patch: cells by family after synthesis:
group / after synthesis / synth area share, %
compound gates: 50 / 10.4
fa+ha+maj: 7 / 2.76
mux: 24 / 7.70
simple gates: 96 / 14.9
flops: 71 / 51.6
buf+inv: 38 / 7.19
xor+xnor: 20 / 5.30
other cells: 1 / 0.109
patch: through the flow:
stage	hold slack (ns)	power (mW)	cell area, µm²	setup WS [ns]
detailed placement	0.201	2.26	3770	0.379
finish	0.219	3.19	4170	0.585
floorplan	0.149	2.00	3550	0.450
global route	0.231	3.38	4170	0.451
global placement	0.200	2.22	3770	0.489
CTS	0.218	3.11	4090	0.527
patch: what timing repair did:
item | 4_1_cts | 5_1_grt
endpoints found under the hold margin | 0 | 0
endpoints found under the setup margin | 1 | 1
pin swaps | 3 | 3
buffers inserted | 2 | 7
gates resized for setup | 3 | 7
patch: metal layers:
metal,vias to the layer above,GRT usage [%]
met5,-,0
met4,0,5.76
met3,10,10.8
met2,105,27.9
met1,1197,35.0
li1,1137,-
==> src/rtl/instr_mem_loader.sv <==
// Byte-serial loader that packs big-endian bytes into 32-bit instruction words and holds the CPU in reset until the image is in.
// Optional trailing XOR checksum byte is enabled by defining LOADER_CHECKSUM_EN.
module instr_mem_loader #(
    parameter int          ADDR_WIDTH = 10,
    parameter logic [31:0] BASE_ADDR  = 32'h0
) (
    input  logic                  Clk,
    input  logic                  Reset,
    input  logic                  Start,
    input  logic [ADDR_WIDTH:0]   Length,
    input  logic [7:0]            ByteIn,
    input  logic                  ByteValid,
    output logic                  ByteReady,
    output logic                  MemWrite,
    output logic [31:0]           MemAddress,
    output logic [31:0]           MemWriteData,
    output logic                  Busy,
    output logic                  Done,
    output logic                  Error,
    output logic                  CpuHold
);

    typedef enum logic [2:0] {
        IDLE,
        COLLECT,
        WRITE,
`ifdef LOADER_CHECKSUM_EN
        CHECK,
`endif
        DONE
    } state_t;

    localparam logic [ADDR_WIDTH:0] DEPTH = {1'b1, {ADDR_WIDTH{1'b0}}};

    state_t                  state_q;
    logic [ADDR_WIDTH:0]     len_q;
    logic [ADDR_WIDTH-1:0]   word_idx_q;
    logic [1:0]              byte_idx_q;
    logic                    rdy_q, wr_q, busy_q, done_q, err_q, hold_q;
    logic [31:0]             addr_q, data_q;
    logic [ADDR_WIDTH:0]     word_cnt_d;
`ifdef LOADER_CHECKSUM_EN
    logic [7:0]              csum_q;
`endif

    // Words completed after the current WRITE, compared at full width so Length == DEPTH works.
    assign word_cnt_d = {1'b0, word_idx_q} + (ADDR_WIDTH+1)'(1);

    always_ff @(posedge Clk or posedge Reset) begin
        if (Reset) begin
            state_q    <= IDLE;
            len_q      <= '0;
            word_idx_q <= '0;
            byte_idx_q <= '0;
            rdy_q      <= 1'b0;
            wr_q       <= 1'b0;
            addr_q     <= '0;
            data_q     <= '0;
            busy_q     <= 1'b0;
            done_q     <= 1'b0;
            err_q      <= 1'b0;
            hold_q     <= 1'b1;
`ifdef LOADER_CHECKSUM_EN
            csum_q     <= '0;
`endif
        end else begin
            wr_q <= 1'b0;
            case (state_q)
                IDLE, DONE: begin
                    if (Start) begin
                        len_q      <= Length;
                        word_idx_q <= '0;
                        byte_idx_q <= '0;
                        done_q     <= 1'b0;
                        err_q      <= 1'b0;
`ifdef LOADER_CHECKSUM_EN
                        csum_q     <= '0;
`endif
                        if (Length == '0) begin
                            state_q <= DONE;
                            done_q  <= 1'b1;
                            hold_q  <= 1'b0;
                        end else if (Length > DEPTH) begin
                            state_q <= DONE;
                            done_q  <= 1'b1;
                            err_q   <= 1'b1;
                            hold_q  <= 1'b1;
                        end else begin
                            state_q <= COLLECT;
                            rdy_q   <= 1'b1;
                            busy_q  <= 1'b1;
                            hold_q  <= 1'b1;
                        end
                    end
                end
                COLLECT: begin
                    if (ByteValid) begin
                        case (byte_idx_q)
                            2'd0:    data_q[31:24] <= ByteIn;
                            2'd1:    data_q[23:16] <= ByteIn;
                            2'd2:    data_q[15:8]  <= ByteIn;
                            default: data_q[7:0]   <= ByteIn;
                        endcase
`ifdef LOADER_CHECKSUM_EN
                        csum_q <= csum_q ^ ByteIn;
`endif
                        byte_idx_q <= byte_idx_q + 2'd1;
                        if (byte_idx_q == 2'd3) begin
                            state_q <= WRITE;
                            rdy_q   <= 1'b0;
                            wr_q    <= 1'b1;
                            addr_q  <= BASE_ADDR + 32'({word_idx_q, 2'b00});
                        end
                    end
                end
                WRITE: begin
                    if (word_cnt_d == len_q) begin
`ifdef LOADER_CHECKSUM_EN
                        state_q <= CHECK;
                        rdy_q   <= 1'b1;
`else
                        state_q <= DONE;
                        busy_q  <= 1'b0;
                        done_q  <= 1'b1;
                        hold_q  <= 1'b0;
`endif
                    end else begin
                        word_idx_q <= word_idx_q + 1'b1;
                        state_q    <= COLLECT;
                        rdy_q      <= 1'b1;
                    end
                end
`ifdef LOADER_CHECKSUM_EN
                CHECK: begin
                    if (ByteValid) begin
                        state_q <= DONE;
                        rdy_q   <= 1'b0;
                        busy_q  <= 1'b0;
                        done_q  <= 1'b1;
                        err_q   <= (ByteIn != csum_q);
                        hold_q  <= (ByteIn != csum_q);
                    end
                end
`endif
                default: state_q <= IDLE;
            endcase
        end
    end

    assign ByteReady    = rdy_q;
    assign MemWrite     = wr_q;
    assign MemAddress   = addr_q;
    assign MemWriteData = data_q;
    assign Busy         = busy_q;
    assign Done         = done_q;
    assign Error        = err_q;
    assign CpuHold      = hold_q;

endmodule
## config.mk

```make
export PLATFORM = sky130hd
export DESIGN_NAME = tone_pwm_gen
export DESIGN_NICKNAME = d
export VERILOG_FILES = /design/src/rtl/tone_pkg.sv /design/src/rtl/tone_period_lut.sv /design/src/rtl/tone_pwm_gen.sv
export SDC_FILE = /design/constraint.sdc
export NUM_CORES = 1
export LEC_CHECK = 0
export CAP_MARGIN = 20
export CORE_MARGIN = 4
export CORE_UTILIZATION = 60
export DETAILED_ROUTE_END_ITERATION = 12
export GPL_TIMING_DRIVEN = 1
export HOLD_SLACK_MARGIN = 0.12
export MAX_ROUTING_LAYER = met4
export PLACE_DENSITY_LB_ADDON = 0.08
export RECOVER_POWER = 25
export SYNTH_ARGS = -nofsm -noshare
export SYNTH_HDL_FRONTEND = slang
export SYNTH_HIERARCHICAL = 1
export SYNTH_SLANG_ARGS = --single-unit
```

## constraint.sdc

```tcl
create_clock -name clk -period 10.4 [get_ports clk]
set_input_delay 3.12 -clock clk [delete_from_list [all_inputs] [get_ports clk]]
set_output_delay 3.12 -clock clk [all_outputs]
set_load 0.01 [all_outputs]
```

## src/rtl/tone_pkg.sv

```systemverilog
// tone_pkg: shared constants and types for the tone PWM generator.
// Rest threshold, octave-1 base period table, FSM state type.
package tone_pkg;

  localparam logic [3:0] NOTE_REST_MIN = 4'd12;

  // Table below is exact at this clock; other clocks are rescaled.
  localparam longint unsigned REF_HZ = 64'd100_000_000;

  typedef enum logic {
    IDLE = 1'b0,
    RUN  = 1'b1
  } tone_state_e;

  // Octave-1 periods: round(REF_HZ / f), f = 440*2^((n-45)/12).
  function automatic longint unsigned base_at_ref(
    input int unsigned note
  );
    case (note)
      0:       return 64'd3_057_805;
      1:       return 64'd2_886_184;
      2:       return 64'd2_724_195;
      3:       return 64'd2_571_297;
      4:       return 64'd2_426_982;
      5:       return 64'd2_290_766;
      6:       return 64'd2_162_195;
      7:       return 64'd2_040_840;
      8:       return 64'd1_926_297;
      9:       return 64'd1_818_182;
      10:      return 64'd1_716_135;
      11:      return 64'd1_619_816;
      default: return 64'd0;
    endcase
  endfunction

  // Rounded rescale of the reference table to clk_hz.
  function automatic longint unsigned base_period(
    input longint unsigned clk_hz,
    input int unsigned     note
  );
    return (base_at_ref(note) * clk_hz + REF_HZ / 2) / REF_HZ;
  endfunction

endpackage

```

## src/rtl/tone_period_lut.sv

```systemverilog
// tone_period_lut: note code + octave shift -> tone period in clocks.
// Ports: note (0..11 tone, 12..15 rest -> 0), h (octave-1), period.
module tone_period_lut
  import tone_pkg::*;
#(
  parameter int unsigned CLK_HZ = 100_000_000,
  parameter int unsigned CNT_W  = 22
) (
  input  logic [3:0]       note,
  input  logic [2:0]       h,
  output logic [CNT_W-1:0] period
);

  logic [CNT_W-1:0] tbl [16];

  // Constant entries; rest codes fall to the zero default.
  for (genvar i = 0; i < 16; i++) begin : g_tbl
    assign tbl[i] = CNT_W'(base_period(64'(CLK_HZ), i));
  end

  assign period = tbl[note] >> h;

endmodule

```

## src/rtl/tone_pwm_gen.sv

```systemverilog
// tone_pwm_gen: note/octave/duty -> glitch-free square-wave PWM drive.
// Ports: clk, rst_n, freq, h, duty in; PWM, tone_on, wrap out.
module tone_pwm_gen
  import tone_pkg::*;
#(
  parameter int unsigned CLK_HZ = 100_000_000,
  parameter int unsigned CNT_W  = 22,
  parameter int unsigned DUTY_W = 10
) (
  input  logic              clk,
  input  logic              rst_n,
  input  logic [3:0]        freq,
  input  logic [2:0]        h,
  input  logic [DUTY_W-1:0] duty,
  output logic              PWM,
  output logic              tone_on,
  output logic              wrap
);

  localparam int unsigned PW = CNT_W + DUTY_W;

  logic [3:0]        freq_q;
  logic [2:0]        h_q;
  logic [DUTY_W-1:0] duty_q;

  logic [CNT_W-1:0]  lut_period;
  logic [PW-1:0]     prod;
  logic [CNT_W-1:0]  pend_period_d, pend_period_q;
  logic [CNT_W-1:0]  pend_thresh_d, pend_thresh_q;
  logic              pend_rest_d, pend_rest_q;

  tone_state_e       state_d, state_q;
  logic [CNT_W-1:0]  cnt_d, cnt_q;
  logic [CNT_W-1:0]  cur_period_d, cur_period_q;
  logic [CNT_W-1:0]  cur_thresh_d, cur_thresh_q;
  logic              pwm_d, pwm_q;
  logic              tone_on_d, tone_on_q;
  logic              wrap_d, wrap_q;
  logic              last;

  tone_period_lut #(
    .CLK_HZ (CLK_HZ),
    .CNT_W  (CNT_W)
  ) u_lut (
    .note   (freq_q),
    .h      (h_q),
    .period (lut_period)
  );

  always_comb begin
    prod = {{DUTY_W{1'b0}}, lut_period}
         * {{CNT_W{1'b0}}, duty_q};
    pend_period_d = lut_period;
    pend_thresh_d = prod[PW-1:DUTY_W];
    pend_rest_d   = (freq_q >= NOTE_REST_MIN);
  end

  always_comb begin
    last         = (cnt_q == cur_period_q - CNT_W'(1));
    state_d      = state_q;
    cnt_d        = cnt_q;
    cur_period_d = cur_period_q;
    cur_thresh_d = cur_thresh_q;
    unique case (state_q)
      IDLE: begin
        cnt_d = '0;
        if (!pend_rest_q) begin
          state_d      = RUN;
          cur_period_d = pend_period_q;
          cur_thresh_d = pend_thresh_q;
        end
      end
      RUN: begin
        // Rest overrides everything; pitch only swaps at the boundary.
        if (pend_rest_q) begin
          state_d = IDLE;
          cnt_d   = '0;
        end else if (last) begin
          cnt_d        = '0;
          cur_period_d = pend_period_q;
          cur_thresh_d = pend_thresh_q;
        end else begin
          cnt_d = cnt_q + CNT_W'(1);
        end
      end
      default: begin
        state_d = IDLE;
        cnt_d   = '0;
      end
    endcase
    // Outputs registered against the next count so they line up with it.
    tone_on_d = (state_d == RUN);
    pwm_d     = tone_on_d && (cnt_d < cur_thresh_d);
    wrap_d    = tone_on_d
             && (cnt_d == cur_period_d - CNT_W'(1));
  end

  always_ff @(posedge clk or negedge rst_n) begin
    if (!rst_n) begin
      freq_q        <= NOTE_REST_MIN;
      h_q           <= '0;
      duty_q        <= '0;
      pend_period_q <= '0;
      pend_thresh_q <= '0;
      pend_rest_q   <= 1'b1;
    end else begin
      freq_q        <= freq;
      h_q           <= h;
      duty_q        <= duty;
      pend_period_q <= pend_period_d;
      pend_thresh_q <= pend_thresh_d;
      pend_rest_q   <= pend_rest_d;
    end
  end

  always_ff @(posedge clk or negedge rst_n) begin
    if (!rst_n) begin
      state_q      <= IDLE;
      cnt_q        <= '0;
      cur_period_q <= '0;
      cur_thresh_q <= '0;
      pwm_q        <= 1'b0;
      tone_on_q    <= 1'b0;
      wrap_q       <= 1'b0;
    end else begin
      state_q      <= state_d;
      cnt_q        <= cnt_d;
      cur_period_q <= cur_period_d;
      cur_thresh_q <= cur_thresh_d;
      pwm_q        <= pwm_d;
      tone_on_q    <= tone_on_d;
      wrap_q       <= wrap_d;
    end
  end

  assign PWM     = pwm_q;
  assign tone_on = tone_on_q;
  assign wrap    = wrap_q;

endmodule

```

==> results of run 1 <==
==> state kept, by name, summed over array words and instances (netlist names), 3 cells and up <==
| register | cells |
|---|---|
| cur_period_q | 22 |
| cur_thresh_q | 22 |
| h_q | 3 |
| pend_period_q | 22 |
| duty_q | 10 |
| pend_thresh_q | 22 |
| cnt_q | 22 |
| freq_q | 4 |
□ □ □ □ □
◆ PROBLEM TO WORK ON: Identify every line above with the string "placement" in it. Copy those lines.

◆ SOLUTION TO THIS PROBLEM:
detailed placement	0.201	2.26	3770	0.379
global placement	0.200	2.22	3770	0.489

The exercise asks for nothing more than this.